_TASK INPUTS:_

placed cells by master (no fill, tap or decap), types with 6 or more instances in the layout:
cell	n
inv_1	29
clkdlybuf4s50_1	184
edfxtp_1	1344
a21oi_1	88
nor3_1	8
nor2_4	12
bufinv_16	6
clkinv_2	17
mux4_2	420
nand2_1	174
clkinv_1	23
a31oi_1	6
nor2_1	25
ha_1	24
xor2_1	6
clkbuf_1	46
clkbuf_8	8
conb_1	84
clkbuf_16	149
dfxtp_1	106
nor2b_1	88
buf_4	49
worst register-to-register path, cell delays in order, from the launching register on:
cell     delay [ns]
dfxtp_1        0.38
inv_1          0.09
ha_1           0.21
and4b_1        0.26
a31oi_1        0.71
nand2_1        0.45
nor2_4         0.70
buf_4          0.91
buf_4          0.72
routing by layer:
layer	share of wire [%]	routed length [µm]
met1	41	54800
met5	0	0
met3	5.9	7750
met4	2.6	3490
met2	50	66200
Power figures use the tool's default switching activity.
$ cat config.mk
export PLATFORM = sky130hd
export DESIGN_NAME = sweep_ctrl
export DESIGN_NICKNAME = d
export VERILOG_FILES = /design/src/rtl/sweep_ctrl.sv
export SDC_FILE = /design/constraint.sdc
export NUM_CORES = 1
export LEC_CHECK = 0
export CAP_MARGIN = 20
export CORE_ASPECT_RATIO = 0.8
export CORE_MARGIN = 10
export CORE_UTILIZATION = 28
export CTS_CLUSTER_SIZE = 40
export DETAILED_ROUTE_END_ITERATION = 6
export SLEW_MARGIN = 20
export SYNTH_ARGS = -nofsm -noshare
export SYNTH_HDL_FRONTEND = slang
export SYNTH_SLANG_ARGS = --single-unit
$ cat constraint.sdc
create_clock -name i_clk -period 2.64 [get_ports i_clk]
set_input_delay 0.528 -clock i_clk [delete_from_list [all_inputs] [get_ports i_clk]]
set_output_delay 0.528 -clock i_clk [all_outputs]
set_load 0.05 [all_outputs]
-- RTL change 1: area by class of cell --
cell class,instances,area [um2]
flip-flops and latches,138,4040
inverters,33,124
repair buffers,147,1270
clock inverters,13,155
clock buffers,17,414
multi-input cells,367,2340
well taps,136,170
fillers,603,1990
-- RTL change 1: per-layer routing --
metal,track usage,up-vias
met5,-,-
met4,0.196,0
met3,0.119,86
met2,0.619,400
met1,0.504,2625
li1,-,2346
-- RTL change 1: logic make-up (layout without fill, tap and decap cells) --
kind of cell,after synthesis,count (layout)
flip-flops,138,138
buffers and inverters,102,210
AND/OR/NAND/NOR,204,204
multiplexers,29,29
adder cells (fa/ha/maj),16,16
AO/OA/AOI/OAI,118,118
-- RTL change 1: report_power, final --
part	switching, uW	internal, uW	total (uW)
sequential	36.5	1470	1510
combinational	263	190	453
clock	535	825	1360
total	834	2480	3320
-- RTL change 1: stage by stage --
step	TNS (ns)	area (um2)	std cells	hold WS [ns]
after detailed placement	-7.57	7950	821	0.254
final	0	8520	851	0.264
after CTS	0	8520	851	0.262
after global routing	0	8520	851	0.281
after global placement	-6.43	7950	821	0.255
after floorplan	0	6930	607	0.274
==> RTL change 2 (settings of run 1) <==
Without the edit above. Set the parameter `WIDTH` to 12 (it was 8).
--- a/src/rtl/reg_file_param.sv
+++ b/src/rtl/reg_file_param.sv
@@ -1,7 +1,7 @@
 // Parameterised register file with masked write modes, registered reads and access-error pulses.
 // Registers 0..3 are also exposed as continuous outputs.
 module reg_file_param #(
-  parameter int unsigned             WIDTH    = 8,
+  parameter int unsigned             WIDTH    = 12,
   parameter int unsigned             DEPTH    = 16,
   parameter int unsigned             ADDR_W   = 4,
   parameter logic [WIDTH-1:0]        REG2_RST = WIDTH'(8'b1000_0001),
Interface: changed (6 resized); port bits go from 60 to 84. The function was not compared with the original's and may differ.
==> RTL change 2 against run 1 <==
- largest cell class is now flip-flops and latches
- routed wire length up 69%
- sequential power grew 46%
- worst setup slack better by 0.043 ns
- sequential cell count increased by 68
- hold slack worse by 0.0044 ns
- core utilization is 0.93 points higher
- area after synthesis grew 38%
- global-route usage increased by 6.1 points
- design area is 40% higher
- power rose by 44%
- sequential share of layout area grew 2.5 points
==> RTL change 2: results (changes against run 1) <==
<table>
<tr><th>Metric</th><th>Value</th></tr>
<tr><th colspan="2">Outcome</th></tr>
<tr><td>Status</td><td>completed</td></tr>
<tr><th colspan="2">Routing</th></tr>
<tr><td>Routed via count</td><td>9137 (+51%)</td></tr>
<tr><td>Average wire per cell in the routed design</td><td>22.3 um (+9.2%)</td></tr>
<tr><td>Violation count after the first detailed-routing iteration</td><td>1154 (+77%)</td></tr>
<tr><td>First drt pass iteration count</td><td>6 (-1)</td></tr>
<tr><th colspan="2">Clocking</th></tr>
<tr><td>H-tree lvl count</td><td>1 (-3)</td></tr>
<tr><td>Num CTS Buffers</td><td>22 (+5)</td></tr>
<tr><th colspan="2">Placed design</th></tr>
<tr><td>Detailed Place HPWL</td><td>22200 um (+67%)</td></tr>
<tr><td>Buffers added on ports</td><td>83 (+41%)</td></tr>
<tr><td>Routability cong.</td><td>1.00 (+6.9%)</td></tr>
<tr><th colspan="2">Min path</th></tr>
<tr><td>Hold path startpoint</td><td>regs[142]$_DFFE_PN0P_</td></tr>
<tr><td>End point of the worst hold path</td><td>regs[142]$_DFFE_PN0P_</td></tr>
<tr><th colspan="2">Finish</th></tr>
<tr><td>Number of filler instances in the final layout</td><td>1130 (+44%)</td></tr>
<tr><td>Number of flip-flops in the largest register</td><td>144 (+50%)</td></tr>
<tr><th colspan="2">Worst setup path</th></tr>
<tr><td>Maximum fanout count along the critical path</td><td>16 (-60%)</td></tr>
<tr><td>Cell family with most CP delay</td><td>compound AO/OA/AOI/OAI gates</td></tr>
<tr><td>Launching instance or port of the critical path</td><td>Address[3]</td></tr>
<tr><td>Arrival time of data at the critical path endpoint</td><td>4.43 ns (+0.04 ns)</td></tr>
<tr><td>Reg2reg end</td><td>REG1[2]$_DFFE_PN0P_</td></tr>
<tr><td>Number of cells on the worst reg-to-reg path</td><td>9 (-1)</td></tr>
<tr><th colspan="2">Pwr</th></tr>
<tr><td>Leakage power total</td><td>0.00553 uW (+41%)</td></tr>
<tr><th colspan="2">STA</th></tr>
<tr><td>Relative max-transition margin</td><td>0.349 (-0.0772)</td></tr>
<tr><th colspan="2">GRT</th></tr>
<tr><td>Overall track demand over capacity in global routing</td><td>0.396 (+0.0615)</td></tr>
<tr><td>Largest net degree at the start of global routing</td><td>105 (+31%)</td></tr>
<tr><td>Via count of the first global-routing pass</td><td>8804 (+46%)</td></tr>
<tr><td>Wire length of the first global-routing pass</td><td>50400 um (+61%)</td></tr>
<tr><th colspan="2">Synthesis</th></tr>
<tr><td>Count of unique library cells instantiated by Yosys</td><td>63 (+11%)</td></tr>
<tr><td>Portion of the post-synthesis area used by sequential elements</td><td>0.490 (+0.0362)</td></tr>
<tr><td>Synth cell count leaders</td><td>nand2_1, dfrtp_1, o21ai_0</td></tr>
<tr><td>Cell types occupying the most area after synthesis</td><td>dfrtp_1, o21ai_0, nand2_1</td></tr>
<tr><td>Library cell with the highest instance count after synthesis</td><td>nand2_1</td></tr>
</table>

_PROBLEM:_ Every line above with the word "unsigned" belongs in the answer, copied as written.

_ANSWER BELOW:_
-  parameter int unsigned             WIDTH    = 8,
+  parameter int unsigned             WIDTH    = 12,
   parameter int unsigned             DEPTH    = 16,
   parameter int unsigned             ADDR_W   = 4,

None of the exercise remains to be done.